Below is the XML descriptor of the address editor:
<?xml version="1.0" encoding="UTF-8" standalone="no"?>
<window xmlns="http://schemas.haulmont.com/cuba/window.xsd"
caption="msg://editCaption"
class="com.company.cascadedlookups.gui.address.AddressEdit"
datasource="addressDs" focusComponent="fieldGroup"
messagesPack="com.company.cascadedlookups.gui.address">
<dsContext>
<datasource id="addressDs"
class="com.company.cascadedlookups.entity.Address"
view="address-browse-view"/>
<collectionDatasource id="countriesDs"
class="com.company.cascadedlookups.entity.Country"
view="_minimal">
<query>
<![CDATA[select e from demo$Country e]]>
</query>
</collectionDatasource>
<collectionDatasource id="citiesDs"
class="com.company.cascadedlookups.entity.City"
view="_minimal">
<query>
<![CDATA[select e from demo$City e
where e.country.id = :ds$countriesDs]]>
</query>
</collectionDatasource>
</dsContext>
<layout expand="windowActions" spacing="true">
<fieldGroup id="fieldGroup" datasource="addressDs">
<column width="250px">
<field id="country" optionsDatasource="countriesDs"/>
<field id="city" optionsDatasource="citiesDs"/>
<field id="addressLine"/>
</column>
</fieldGroup>
<frame id="windowActions" screen="editWindowActions"/>
</layout>
</window>
Here you can see two collectionDatasources which serve as optionDatasources for fields in the field group.
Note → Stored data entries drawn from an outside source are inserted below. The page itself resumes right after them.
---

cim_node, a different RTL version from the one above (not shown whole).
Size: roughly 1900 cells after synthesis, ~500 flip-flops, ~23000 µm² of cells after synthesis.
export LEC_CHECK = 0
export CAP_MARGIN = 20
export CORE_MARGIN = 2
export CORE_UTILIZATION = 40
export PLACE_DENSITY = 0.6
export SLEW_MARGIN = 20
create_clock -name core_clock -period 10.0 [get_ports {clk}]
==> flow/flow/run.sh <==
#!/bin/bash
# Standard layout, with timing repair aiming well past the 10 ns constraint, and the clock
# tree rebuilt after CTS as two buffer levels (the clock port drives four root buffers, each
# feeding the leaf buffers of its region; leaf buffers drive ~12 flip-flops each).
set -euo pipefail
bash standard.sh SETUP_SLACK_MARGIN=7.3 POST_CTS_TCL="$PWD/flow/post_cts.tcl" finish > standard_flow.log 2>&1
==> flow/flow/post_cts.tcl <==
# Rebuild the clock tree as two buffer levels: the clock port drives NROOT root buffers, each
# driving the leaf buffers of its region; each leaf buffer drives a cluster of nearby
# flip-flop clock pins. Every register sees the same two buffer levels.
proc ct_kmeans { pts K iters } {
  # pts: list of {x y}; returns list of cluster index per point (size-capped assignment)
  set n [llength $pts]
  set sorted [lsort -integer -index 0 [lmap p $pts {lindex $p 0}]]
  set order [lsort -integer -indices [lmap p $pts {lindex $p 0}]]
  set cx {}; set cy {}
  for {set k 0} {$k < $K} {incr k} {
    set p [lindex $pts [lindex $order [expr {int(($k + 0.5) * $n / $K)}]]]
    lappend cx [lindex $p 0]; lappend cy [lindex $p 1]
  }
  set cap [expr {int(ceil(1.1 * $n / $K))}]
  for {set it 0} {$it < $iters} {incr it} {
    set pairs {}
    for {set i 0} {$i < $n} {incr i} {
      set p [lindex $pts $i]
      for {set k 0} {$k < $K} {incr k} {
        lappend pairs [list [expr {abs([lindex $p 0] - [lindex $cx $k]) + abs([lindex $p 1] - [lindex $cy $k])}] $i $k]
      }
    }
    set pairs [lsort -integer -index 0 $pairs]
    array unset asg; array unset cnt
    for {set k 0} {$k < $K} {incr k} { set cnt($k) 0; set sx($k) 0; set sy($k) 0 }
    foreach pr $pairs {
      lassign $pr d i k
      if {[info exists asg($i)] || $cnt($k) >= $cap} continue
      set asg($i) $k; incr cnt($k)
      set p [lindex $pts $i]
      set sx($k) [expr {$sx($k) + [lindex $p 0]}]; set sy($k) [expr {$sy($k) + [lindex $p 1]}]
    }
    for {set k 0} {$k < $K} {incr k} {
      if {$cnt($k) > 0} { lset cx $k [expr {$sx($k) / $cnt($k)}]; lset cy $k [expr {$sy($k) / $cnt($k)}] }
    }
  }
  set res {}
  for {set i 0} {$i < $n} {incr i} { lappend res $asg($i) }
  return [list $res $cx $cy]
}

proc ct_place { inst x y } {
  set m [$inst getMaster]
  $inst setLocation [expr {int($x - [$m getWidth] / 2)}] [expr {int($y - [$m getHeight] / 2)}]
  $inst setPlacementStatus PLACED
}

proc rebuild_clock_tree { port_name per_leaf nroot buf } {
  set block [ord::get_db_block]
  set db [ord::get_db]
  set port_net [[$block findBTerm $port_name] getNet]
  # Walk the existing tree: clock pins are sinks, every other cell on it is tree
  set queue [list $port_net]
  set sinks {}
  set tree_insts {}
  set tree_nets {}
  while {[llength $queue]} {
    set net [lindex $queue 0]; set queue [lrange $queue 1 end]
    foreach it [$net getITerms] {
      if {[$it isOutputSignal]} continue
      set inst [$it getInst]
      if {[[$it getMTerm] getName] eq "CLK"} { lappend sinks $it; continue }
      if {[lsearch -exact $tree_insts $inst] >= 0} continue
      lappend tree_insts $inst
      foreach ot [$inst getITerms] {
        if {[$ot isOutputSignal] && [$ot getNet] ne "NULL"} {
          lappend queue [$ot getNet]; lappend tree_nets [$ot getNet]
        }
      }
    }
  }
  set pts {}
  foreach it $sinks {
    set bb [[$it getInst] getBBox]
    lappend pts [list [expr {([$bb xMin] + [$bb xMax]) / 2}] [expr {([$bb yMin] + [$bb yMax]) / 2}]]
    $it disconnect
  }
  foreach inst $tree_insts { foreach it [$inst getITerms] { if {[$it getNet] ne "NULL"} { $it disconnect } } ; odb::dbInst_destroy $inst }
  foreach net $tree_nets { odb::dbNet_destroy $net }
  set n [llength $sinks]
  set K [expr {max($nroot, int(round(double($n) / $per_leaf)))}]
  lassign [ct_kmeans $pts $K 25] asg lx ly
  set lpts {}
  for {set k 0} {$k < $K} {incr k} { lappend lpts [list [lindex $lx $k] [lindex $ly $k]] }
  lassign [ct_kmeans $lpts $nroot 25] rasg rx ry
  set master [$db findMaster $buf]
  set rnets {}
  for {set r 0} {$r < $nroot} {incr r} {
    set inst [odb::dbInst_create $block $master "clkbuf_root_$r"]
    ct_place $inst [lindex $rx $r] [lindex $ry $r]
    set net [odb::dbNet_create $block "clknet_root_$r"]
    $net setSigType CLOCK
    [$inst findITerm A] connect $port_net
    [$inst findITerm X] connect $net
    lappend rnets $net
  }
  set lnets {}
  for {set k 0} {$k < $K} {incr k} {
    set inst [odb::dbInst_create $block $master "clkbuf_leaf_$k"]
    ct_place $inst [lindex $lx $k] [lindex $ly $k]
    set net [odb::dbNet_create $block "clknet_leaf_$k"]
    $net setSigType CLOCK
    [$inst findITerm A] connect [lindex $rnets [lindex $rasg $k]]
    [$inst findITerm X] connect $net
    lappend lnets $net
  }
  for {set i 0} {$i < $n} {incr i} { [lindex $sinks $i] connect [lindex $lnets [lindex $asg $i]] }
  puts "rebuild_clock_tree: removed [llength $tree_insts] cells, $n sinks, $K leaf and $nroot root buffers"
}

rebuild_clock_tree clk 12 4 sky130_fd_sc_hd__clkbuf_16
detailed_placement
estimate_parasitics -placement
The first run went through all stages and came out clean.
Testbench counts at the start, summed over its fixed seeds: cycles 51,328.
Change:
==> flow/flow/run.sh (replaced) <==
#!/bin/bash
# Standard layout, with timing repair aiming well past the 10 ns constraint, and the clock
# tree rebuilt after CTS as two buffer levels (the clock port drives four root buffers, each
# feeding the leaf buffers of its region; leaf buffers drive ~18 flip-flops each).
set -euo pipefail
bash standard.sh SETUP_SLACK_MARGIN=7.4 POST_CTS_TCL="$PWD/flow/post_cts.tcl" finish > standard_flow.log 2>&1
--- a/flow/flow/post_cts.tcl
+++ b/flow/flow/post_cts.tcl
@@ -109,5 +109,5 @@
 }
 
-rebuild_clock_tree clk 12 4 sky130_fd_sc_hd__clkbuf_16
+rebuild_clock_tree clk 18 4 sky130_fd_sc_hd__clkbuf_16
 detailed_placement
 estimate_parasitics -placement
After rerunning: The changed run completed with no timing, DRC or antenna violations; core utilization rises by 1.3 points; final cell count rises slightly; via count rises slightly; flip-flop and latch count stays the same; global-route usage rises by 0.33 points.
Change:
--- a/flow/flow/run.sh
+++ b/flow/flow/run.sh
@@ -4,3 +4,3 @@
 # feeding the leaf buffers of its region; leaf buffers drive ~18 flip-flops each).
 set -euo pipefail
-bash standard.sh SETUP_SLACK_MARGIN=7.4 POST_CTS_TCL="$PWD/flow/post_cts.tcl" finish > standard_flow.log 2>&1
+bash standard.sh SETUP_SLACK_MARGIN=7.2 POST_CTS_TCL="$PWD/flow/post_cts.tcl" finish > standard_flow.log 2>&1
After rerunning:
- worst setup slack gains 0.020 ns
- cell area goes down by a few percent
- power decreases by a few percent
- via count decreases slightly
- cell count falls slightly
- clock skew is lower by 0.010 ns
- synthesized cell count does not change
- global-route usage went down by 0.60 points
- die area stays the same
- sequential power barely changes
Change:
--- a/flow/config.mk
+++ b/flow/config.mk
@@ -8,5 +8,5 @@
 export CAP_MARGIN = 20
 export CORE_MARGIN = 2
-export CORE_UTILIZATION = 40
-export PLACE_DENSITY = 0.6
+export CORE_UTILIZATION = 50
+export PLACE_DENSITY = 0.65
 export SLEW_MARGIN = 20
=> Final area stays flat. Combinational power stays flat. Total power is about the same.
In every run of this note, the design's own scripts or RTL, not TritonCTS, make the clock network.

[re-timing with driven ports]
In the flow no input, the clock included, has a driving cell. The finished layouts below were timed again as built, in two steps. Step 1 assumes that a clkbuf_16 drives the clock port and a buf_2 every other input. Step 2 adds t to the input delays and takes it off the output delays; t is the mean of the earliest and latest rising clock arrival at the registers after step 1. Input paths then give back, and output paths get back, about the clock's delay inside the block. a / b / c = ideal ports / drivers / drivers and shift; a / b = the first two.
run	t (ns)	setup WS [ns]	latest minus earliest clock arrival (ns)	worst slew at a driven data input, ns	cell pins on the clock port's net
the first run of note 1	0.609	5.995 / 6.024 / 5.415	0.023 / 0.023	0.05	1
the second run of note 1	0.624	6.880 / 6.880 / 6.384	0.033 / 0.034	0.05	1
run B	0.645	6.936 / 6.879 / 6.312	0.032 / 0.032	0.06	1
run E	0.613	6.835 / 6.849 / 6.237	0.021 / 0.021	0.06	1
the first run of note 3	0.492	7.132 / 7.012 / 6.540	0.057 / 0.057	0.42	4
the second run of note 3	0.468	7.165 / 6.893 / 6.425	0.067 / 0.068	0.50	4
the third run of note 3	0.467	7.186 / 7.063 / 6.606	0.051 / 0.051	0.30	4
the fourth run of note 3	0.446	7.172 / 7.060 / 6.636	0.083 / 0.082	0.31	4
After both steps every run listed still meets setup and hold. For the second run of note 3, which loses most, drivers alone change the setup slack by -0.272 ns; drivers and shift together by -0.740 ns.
Background: an optimization exercise with open tools, aiming at small area and few clock cycles. Do not read the settings as production practice. Function was checked by simulation only, so behaviour that the tests miss may differ from the original.

## flow/design.v (module list and top-level ports; edited modules follow where they fit)
// module pw_fa: 4 lines
// module pw_ha: 4 lines
// module pw_mac: 375 lines
// module pw_mul: 1067 lines
// module pw_requant: 40 lines
// module pw_conv_top: 208 lines
module pw_conv_top (
    input  logic               ap_clk,
    input  logic               areset,
    input  logic               ap_start,
    input  logic [31:0]        num_weights,
    input  logic [31:0]        num_bias,
    input  logic [31:0]        num_pixels,
    input  logic [15:0]        cfg_quant_m,
    input  logic [4:0]         cfg_quant_n,
    input  logic               cfg_use_relu,
    input  logic [127:0]       param_data,
    input  logic               param_valid,
    input  logic [63:0]        pixel_data,
    input  logic               pixel_valid,
    output logic               ap_idle,
    output logic               ap_done,
    output logic               param_ready,
    output logic               pixel_ready,
    output logic [63:0]        out_data,
    output logic               out_valid,
    output logic               out_last
);
  // ...
==> flow/flow/run.sh <==
#!/bin/bash
# The standard layout, with the input and output port buffers made of
# buf_2 cells instead of the delay cells buffer_ports picks by default.
# All tool output goes to standard.log; ORFS's own step logs stay under orfs/logs.
set -euo pipefail
export BUFFER_PORTS_ARGS="-buffer_cell sky130_fd_sc_hd__buf_2"
bash standard.sh > standard.log 2>&1
==> flow/standard.sh <==
#!/bin/bash
# synth_recipe.tcl (not shown) runs the flow's synth.tcl, then flattens the netlist and writes it again
# the make line also repeats each setting of config.mk as NAME=value (left out here)
make -C /OpenROAD-flow-scripts/flow DESIGN_CONFIG=/design/flow/config.mk WORK_HOME=/design/flow/orfs CLKGATE_MAP_FILE= SYNTH_SCRIPT=/design/flow/synth_recipe.tcl "${@:-finish}"
==> flow/config.mk <==
export PLATFORM = sky130hd
export DESIGN_NAME = pw_conv_top
export DESIGN_NICKNAME = pw_conv_top
export VERILOG_FILES = /design/flow/design.v
export SDC_FILE = /design/flow/constraint.sdc
export NUM_CORES = 4
export LEC_CHECK = 0
export ABC_AREA = 1
export CAP_MARGIN = 20
export CORE_MARGIN = 2
export CORE_UTILIZATION = 55
export CTS_CLUSTER_DIAMETER = 70
export CTS_CLUSTER_SIZE = 35
export GPL_TIMING_DRIVEN = 0
export PLACE_DENSITY = 0.65
export SLEW_MARGIN = 20
export SYNTH_HIERARCHICAL = 1
export SYNTH_MINIMUM_KEEP_SIZE = 0
==> flow/constraint.sdc <==
create_clock -name core_clock -period 12.0 [get_ports {ap_clk}]
set_input_delay 2.4000 -clock core_clock [delete_from_list [all_inputs] [get_ports {ap_clk}]]
set_output_delay 2.4000 -clock core_clock [all_outputs]
set_load 0.01 [all_outputs]
This design comes from an exercise in tuning for small area, a short achievable clock period and few clock cycles per item on the open sky130 flow, not from production work. The RTL was checked by simulation tests, not by an equivalence proof against the original design.

// rpn_stack_evaluator_unit
module rpn_stack_evaluator_unit #(
  parameter int unsigned STACK_DEPTH = 16
) (
  input  wire logic        clk_i,
  input  wire logic        rst_ni,
  input  wire logic        s_axis_tvalid_i,
  output logic             s_axis_tready_o,
  input  wire logic [31:0] s_axis_tdata_i,   
  input  wire logic [2:0]  s_axis_tuser_i,   
  input  wire logic        s_axis_tlast_i,
  output logic             m_axis_tvalid_o,
  input  wire logic        m_axis_tready_i,
  output logic [31:0]      m_axis_tdata_o,   
  output logic [2:0]       m_axis_tuser_o    
);
For scale: about 640 flip-flops, roughly 38000 um^2 of cells after synthesis.
==> flow/config.mk <==
export PLATFORM = sky130hd
export DESIGN_NAME = rpn_stack_evaluator_unit
export DESIGN_NICKNAME = rpn_stack_evaluator_unit
export VERILOG_FILES = /design/flow/design.v
export SDC_FILE = /design/flow/constraint.sdc
export NUM_CORES = 4
export LEC_CHECK = 0
export CAP_MARGIN = 20
export CORE_MARGIN = 2
export CORE_UTILIZATION = 40
export SLEW_MARGIN = 20
==> flow/constraint.sdc <==
create_clock -name core_clock -period 10.0 [get_ports {clk_i}]
set_input_delay 2.0000 -clock core_clock [delete_from_list [all_inputs] [get_ports {clk_i}]]
set_output_delay 2.0000 -clock core_clock [all_outputs]
set_load 0.01 [all_outputs]
run.sh (not shown) runs the stock make flow with config.mk's settings and CLKGATE_MAP_FILE= SYNTH_SCRIPT=/design/flow/synth_recipe.tcl, a recipe that flattens the netlist after the stock synthesis.
Testbench counts at the start, summed over its fixed seeds: cycles 76,038, tokens 32,033.
Change:
- ABC_CLOCK_PERIOD_IN_PS: not set -> 3000
- SETUP_SLACK_MARGIN: not set -> 5
Effect:
- cell count climbs by 1.8%
- core utilization climbs by 2.2 points
- register-to-register slack gains 1.4 ns

Another version of the RTL of rpn_stack_evaluator_unit (not shown whole).
For scale: about 4,000 cells after synthesis, roughly 660 flip-flops, ~36,000 um2 of cells after synthesis.
clock: 10.0 ns
lec_check: 0
abc_area: 1
cap_margin: 20
core_margin: 2
core_utilization: 55
slew_margin: 20
standard.sh (not shown) runs the stock make flow with config.mk's settings and CLKGATE_MAP_FILE= SYNTH_SCRIPT=/design/flow/synth_recipe.tcl, a recipe that flattens the netlist after the stock synthesis.
==> flow/flow/run.sh <==
#!/bin/bash
set -euo pipefail
bash standard.sh SETUP_SLACK_MARGIN=6 finish > flow.log 2>&1
The starting point completed without violations.
Testbench counts at the start, summed over its fixed seeds: cycles 76,500, tokens 32,033.
==> next run, changes <==
==> flow/run.sh (new file) <==
#!/bin/bash
# synth_recipe.tcl (not shown) runs the flow's synth.tcl, then flattens the netlist and writes it again
# the make line also repeats each setting of config.mk as NAME=value (left out here)
make -C /OpenROAD-flow-scripts/flow DESIGN_CONFIG=/design/flow/config.mk WORK_HOME=/design/flow/orfs CLKGATE_MAP_FILE= SYNTH_SCRIPT=/design/flow/synth_recipe.tcl finish
Settings changed: ABC_AREA 1 to 0, SETUP_SLACK_MARGIN set to 5.
removed: flow/flow/run.sh
removed: flow/standard.sh
Outcome: Clock skew fell by 13 ps; final cell count fell by 19%; worst hold slack barely changes.
==> next run, changes <==
Settings changed: CTS_BUF_LIST set to sky130_fd_sc_hd__clkbuf_8.
Outcome: Setup slack is worse by 53 ps; clock skew went up by 22 ps; non-clock buffer count went down by 5.
==> next run, changes <==
Settings changed: ABC_AREA 0 to 1, CTS_BUF_LIST sky130_fd_sc_hd__clkbuf_8 to not set.
Result:
- setup slack improved by 26 ps
- area after synthesis climbs by 0.68%
- synthesized cell count climbs by 26%
- worst hold slack got worse by 5.0 ps
- flip-flop and latch count stays the same
- design area climbs by 1.2%
- global-route usage climbs by 3.3 points
- first-iteration DRC count climbs by 18%
- die area climbs by 0.67%

Setup of old:
Starting RTL as in the previous note.
Settings: LEC_CHECK=0, ABC_AREA=0, CAP_MARGIN=20, CORE_MARGIN=2, CORE_UTILIZATION=55, SLEW_MARGIN=20; clock period 10.0 ns.
==> flow/flow/run.sh <==
#!/bin/bash
set -euo pipefail
bash standard.sh SETUP_SLACK_MARGIN=6 finish > flow.log 2>&1
Testbench counts of old, summed over its fixed seeds: cycles 76,500, tokens 32,033.
## Diff of input files: new against old
- ABC_AREA now 1, was 0
- SETUP_SLACK_MARGIN now 5, previously not set
- CTS_BUF_LIST now sky130_fd_sc_hd__clkbuf_8, previously not set
==> flow/run.sh (new file) <==
#!/bin/bash
# synth_recipe.tcl (not shown) runs the flow's synth.tcl, then flattens the netlist and writes it again
# the make line also repeats each setting of config.mk as NAME=value (left out here)
make -C /OpenROAD-flow-scripts/flow DESIGN_CONFIG=/design/flow/config.mk WORK_HOME=/design/flow/orfs CLKGATE_MAP_FILE= SYNTH_SCRIPT=/design/flow/synth_recipe.tcl finish
removed: flow/flow/run.sh
removed: flow/standard.sh
==> run summary <==
- new | stages: all done | timing, DRC, antenna: all pass
- old → new: final worst clock skew now sits higher; post-route setup TNS now sits at about the same level; floorplan die width now sits higher; global routing usage on met2 now sits higher; design area now sits lower.
- Summary of new over old: number of global-route vias before repair higher, wire length the detailed router placed on met1 has increased, instance area after placement grew by about 0.8%.

Another version of the RTL of rpn_stack_evaluator_unit (not shown whole).
For scale: ~640 flip-flops, about 77 I/O pins, about 37000 um2 of cells after synthesis.
Settings: LEC_CHECK=0, ABC_AREA=1, CAP_MARGIN=20, CORE_MARGIN=2, CORE_UTILIZATION=40, SETUP_SLACK_MARGIN=5, SLEW_MARGIN=20; clock period 10.0 ns.
run.sh (not shown) runs the stock make flow with config.mk's settings and CLKGATE_MAP_FILE= SYNTH_SCRIPT=/design/flow/synth_recipe.tcl, a recipe that flattens the netlist after the stock synthesis.
Stock flow here: none of the scripts above is used.
Testbench counts at the start, summed over its fixed seeds: cycles 76,038, tokens 32,033.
And citiesDs has a condition in the query where e.country.id = :ds$countriesDs which makes citiesDs refresh every time a new item is selected in countriesDs.
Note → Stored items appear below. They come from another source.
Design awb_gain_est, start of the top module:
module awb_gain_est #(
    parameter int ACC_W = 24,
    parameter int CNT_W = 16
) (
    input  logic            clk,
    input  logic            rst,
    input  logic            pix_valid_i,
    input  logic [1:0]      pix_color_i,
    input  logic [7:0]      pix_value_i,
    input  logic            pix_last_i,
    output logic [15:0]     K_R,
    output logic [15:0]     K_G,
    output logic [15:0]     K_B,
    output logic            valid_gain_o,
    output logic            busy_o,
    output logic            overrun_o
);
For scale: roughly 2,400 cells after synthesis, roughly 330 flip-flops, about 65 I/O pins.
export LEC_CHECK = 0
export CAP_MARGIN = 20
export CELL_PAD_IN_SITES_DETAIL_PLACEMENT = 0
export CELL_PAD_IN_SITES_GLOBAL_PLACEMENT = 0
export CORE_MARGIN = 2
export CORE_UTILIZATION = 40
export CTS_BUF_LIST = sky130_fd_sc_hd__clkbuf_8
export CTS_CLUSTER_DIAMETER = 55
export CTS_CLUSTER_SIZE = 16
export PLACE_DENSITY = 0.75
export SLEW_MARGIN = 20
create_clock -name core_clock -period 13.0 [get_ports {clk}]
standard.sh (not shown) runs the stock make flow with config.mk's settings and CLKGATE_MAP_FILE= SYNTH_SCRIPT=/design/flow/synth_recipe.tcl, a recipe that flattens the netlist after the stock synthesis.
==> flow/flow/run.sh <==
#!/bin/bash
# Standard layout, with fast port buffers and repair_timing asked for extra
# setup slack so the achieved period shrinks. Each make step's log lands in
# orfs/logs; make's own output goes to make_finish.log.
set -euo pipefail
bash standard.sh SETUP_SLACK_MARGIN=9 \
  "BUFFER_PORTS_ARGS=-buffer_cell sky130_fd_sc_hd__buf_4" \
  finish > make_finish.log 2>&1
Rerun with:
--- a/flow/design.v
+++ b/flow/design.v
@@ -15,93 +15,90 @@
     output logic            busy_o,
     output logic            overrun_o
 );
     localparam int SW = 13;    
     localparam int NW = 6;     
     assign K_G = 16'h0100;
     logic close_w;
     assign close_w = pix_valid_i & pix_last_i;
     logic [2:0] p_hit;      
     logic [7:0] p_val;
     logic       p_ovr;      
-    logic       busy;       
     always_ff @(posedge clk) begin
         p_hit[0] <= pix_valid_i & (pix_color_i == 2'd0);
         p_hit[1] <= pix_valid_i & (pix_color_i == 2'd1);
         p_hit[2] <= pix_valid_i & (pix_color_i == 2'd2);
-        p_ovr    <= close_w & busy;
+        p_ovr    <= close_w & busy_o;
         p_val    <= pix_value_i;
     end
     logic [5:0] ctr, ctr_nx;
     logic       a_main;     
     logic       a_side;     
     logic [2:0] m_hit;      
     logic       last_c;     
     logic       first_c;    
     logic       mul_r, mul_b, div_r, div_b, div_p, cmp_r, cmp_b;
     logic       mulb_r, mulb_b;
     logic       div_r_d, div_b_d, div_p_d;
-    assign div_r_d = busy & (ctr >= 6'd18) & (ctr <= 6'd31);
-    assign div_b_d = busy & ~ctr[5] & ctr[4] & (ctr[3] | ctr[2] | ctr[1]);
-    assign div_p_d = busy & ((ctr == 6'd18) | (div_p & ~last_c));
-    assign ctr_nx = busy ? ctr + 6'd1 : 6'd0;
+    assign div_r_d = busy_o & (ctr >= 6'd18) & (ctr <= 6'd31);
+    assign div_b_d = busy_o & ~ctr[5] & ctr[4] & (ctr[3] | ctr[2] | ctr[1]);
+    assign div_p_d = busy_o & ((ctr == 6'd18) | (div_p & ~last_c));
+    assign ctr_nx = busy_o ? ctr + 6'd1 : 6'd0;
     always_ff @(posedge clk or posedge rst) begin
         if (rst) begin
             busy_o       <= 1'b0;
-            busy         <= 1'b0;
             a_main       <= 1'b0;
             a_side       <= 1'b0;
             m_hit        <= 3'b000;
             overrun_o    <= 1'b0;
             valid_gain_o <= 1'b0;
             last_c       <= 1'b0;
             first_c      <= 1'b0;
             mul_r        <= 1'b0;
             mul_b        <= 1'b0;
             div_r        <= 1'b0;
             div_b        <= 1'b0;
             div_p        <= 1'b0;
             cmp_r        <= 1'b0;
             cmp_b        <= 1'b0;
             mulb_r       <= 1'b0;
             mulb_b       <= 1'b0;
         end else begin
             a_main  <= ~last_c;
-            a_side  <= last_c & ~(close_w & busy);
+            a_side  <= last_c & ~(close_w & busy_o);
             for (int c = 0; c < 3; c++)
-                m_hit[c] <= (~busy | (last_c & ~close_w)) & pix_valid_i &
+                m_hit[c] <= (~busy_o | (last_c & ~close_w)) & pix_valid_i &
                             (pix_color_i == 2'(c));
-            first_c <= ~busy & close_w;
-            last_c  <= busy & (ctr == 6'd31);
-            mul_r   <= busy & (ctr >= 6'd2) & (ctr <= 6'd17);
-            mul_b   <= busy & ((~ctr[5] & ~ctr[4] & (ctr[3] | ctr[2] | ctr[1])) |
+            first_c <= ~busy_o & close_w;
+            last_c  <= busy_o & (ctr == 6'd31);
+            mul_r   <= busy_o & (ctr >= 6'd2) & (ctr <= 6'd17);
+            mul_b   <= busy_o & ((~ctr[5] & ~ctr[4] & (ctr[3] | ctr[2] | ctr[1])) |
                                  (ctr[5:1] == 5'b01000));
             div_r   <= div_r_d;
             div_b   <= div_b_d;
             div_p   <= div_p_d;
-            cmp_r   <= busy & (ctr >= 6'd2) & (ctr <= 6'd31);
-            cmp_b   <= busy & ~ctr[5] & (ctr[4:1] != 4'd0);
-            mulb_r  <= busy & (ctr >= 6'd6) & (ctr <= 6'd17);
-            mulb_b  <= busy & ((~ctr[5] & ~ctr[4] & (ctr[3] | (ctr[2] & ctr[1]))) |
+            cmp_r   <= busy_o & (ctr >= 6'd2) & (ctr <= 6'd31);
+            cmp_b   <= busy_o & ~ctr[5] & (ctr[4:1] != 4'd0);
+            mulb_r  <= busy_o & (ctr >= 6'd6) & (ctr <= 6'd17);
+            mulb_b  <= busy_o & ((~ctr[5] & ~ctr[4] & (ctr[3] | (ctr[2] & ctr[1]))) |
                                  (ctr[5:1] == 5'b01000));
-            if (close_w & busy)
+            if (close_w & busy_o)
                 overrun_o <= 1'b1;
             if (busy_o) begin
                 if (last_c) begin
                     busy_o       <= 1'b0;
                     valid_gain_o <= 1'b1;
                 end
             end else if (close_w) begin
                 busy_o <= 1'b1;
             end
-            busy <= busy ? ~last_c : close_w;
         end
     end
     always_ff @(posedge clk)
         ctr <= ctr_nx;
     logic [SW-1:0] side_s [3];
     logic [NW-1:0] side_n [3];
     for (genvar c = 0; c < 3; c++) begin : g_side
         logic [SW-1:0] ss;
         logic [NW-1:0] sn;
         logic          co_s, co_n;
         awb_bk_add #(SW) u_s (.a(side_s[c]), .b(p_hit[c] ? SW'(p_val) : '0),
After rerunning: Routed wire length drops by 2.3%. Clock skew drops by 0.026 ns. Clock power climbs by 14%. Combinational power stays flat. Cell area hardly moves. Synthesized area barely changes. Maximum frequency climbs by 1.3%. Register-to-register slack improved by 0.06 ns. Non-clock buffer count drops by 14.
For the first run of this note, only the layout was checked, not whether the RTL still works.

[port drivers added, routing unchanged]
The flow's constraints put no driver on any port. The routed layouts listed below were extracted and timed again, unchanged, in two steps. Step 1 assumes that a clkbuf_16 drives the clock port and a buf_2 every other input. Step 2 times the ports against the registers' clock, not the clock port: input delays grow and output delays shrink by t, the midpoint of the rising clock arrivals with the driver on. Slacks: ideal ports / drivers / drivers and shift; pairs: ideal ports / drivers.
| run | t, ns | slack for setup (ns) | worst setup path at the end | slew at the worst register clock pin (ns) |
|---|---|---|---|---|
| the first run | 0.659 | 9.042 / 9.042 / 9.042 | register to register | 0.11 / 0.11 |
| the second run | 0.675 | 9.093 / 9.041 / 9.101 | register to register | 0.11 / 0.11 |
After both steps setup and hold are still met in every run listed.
Now when the user selects a country, the list of cities is filtered. But if the user selects a country, then a city, and then returns to the country field and changes it, the city field will contain the old value which is wrong. To fix this, add the following code to the screen controller:
public class AddressEdit extends AbstractEditor<Address> {
@Inject
protected Datasource<Address> addressDs;
@Override
public void init(Map<String, Object> params) {
addressDs.addItemPropertyChangeListener(e -> {
if (e.getProperty().equals("country")) {
addressDs.getItem().setCity(null);
}
});
}
}
Here we add a listener to the main datasource of the screen, which clears the value of City attribute when Country changes.
The demo project is attached, you can open it in Studio and run the app.